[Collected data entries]
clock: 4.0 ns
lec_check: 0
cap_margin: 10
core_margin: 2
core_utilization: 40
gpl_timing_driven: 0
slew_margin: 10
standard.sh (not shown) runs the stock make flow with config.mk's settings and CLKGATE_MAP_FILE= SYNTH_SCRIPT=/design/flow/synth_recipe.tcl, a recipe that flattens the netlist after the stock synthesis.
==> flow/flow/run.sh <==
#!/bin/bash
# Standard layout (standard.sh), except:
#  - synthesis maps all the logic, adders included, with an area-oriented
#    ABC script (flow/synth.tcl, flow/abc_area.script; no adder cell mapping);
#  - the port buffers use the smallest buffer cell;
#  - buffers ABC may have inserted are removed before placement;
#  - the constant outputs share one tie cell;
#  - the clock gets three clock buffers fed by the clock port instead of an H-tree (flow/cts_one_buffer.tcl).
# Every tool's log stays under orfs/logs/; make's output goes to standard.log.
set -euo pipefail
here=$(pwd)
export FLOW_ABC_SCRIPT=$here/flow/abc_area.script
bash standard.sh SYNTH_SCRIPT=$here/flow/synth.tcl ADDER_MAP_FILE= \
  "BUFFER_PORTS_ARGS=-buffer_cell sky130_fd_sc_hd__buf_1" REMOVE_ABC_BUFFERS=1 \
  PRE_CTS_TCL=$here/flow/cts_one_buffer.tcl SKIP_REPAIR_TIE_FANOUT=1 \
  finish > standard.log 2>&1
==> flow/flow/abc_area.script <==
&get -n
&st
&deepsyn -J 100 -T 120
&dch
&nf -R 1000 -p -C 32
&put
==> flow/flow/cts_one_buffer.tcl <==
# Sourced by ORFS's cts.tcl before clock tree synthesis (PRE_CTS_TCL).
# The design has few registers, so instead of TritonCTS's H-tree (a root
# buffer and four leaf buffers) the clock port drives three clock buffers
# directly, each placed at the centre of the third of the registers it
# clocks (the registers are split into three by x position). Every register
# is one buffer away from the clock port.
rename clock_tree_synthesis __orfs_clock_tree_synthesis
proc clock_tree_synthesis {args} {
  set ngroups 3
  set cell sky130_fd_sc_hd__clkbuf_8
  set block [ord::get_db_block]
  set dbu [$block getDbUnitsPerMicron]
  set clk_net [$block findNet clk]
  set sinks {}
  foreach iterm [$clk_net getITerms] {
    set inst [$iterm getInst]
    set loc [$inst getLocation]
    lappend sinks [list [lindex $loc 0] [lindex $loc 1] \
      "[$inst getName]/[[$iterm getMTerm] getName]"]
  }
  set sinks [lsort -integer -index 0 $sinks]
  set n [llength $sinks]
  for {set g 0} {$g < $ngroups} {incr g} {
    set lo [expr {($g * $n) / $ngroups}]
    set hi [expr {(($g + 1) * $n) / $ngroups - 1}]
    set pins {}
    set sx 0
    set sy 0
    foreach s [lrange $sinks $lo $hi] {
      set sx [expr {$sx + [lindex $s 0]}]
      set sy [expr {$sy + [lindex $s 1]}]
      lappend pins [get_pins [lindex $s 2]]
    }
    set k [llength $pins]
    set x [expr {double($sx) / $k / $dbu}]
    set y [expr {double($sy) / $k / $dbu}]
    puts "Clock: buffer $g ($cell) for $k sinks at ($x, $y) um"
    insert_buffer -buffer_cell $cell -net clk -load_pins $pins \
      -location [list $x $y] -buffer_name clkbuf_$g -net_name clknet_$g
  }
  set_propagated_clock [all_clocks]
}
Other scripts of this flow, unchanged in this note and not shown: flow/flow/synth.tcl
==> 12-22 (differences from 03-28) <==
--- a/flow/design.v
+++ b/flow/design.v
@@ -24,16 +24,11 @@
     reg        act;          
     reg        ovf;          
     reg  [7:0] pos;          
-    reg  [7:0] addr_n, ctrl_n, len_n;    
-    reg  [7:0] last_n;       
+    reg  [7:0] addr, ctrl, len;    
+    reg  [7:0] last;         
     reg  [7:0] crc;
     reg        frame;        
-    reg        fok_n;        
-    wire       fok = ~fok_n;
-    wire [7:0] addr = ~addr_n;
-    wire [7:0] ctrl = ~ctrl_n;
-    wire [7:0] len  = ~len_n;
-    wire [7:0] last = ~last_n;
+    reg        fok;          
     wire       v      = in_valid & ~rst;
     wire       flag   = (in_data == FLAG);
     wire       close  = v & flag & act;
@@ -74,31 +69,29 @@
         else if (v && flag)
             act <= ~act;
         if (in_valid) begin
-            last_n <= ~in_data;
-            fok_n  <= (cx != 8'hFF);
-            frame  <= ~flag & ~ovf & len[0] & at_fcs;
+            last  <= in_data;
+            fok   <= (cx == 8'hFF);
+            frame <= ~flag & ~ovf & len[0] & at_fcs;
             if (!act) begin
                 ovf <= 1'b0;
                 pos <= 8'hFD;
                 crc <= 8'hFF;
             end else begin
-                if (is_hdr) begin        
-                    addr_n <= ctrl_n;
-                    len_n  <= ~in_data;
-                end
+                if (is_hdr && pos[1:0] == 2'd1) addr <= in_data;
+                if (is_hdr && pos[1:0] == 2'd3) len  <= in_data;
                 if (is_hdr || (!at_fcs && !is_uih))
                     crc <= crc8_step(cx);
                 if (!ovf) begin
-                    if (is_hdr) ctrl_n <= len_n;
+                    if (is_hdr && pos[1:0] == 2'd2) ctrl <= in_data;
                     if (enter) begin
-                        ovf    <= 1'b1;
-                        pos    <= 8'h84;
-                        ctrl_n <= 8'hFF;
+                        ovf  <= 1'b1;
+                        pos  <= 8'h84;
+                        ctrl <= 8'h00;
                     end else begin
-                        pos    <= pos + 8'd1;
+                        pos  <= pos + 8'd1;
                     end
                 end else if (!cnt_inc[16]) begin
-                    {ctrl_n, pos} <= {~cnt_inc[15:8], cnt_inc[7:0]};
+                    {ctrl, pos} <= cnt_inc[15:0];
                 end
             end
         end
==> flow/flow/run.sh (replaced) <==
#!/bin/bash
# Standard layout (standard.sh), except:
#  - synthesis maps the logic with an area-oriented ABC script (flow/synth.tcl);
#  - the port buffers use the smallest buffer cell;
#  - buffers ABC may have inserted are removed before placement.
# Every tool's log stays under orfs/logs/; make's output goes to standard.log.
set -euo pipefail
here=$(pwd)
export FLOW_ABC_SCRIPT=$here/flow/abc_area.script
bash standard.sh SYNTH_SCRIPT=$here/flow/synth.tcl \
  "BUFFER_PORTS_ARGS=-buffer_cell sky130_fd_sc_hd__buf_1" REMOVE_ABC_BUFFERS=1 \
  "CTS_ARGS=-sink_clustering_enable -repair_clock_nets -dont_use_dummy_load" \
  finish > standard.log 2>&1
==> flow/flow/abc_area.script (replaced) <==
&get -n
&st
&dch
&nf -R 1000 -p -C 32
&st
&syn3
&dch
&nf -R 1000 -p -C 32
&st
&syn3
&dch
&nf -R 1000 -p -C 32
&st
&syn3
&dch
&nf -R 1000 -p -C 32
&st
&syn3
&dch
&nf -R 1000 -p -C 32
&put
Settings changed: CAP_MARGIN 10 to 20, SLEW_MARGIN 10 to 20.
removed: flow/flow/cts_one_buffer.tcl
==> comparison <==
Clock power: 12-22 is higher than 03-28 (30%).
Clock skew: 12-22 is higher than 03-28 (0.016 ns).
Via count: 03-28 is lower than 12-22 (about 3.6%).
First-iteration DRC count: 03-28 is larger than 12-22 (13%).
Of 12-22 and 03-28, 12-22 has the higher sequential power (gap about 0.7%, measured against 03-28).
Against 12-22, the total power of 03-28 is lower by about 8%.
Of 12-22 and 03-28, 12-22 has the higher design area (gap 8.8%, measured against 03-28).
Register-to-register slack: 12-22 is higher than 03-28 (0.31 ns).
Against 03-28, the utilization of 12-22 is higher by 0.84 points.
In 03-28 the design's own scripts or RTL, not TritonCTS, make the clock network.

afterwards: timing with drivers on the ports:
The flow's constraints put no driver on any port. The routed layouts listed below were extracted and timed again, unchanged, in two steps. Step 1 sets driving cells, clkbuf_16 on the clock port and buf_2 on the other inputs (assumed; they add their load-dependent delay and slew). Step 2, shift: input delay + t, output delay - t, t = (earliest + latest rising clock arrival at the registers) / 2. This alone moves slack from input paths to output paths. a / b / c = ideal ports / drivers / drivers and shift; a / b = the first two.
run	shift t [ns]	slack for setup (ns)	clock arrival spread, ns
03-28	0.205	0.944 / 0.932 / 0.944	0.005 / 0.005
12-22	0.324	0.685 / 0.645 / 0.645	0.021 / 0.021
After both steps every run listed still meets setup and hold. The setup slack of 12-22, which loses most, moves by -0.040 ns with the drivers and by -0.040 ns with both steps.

WORK INSTRUCTION:
Please give the number of lines in the data above that hold "maps", and write nothing else.

ANSWER SECTION:
2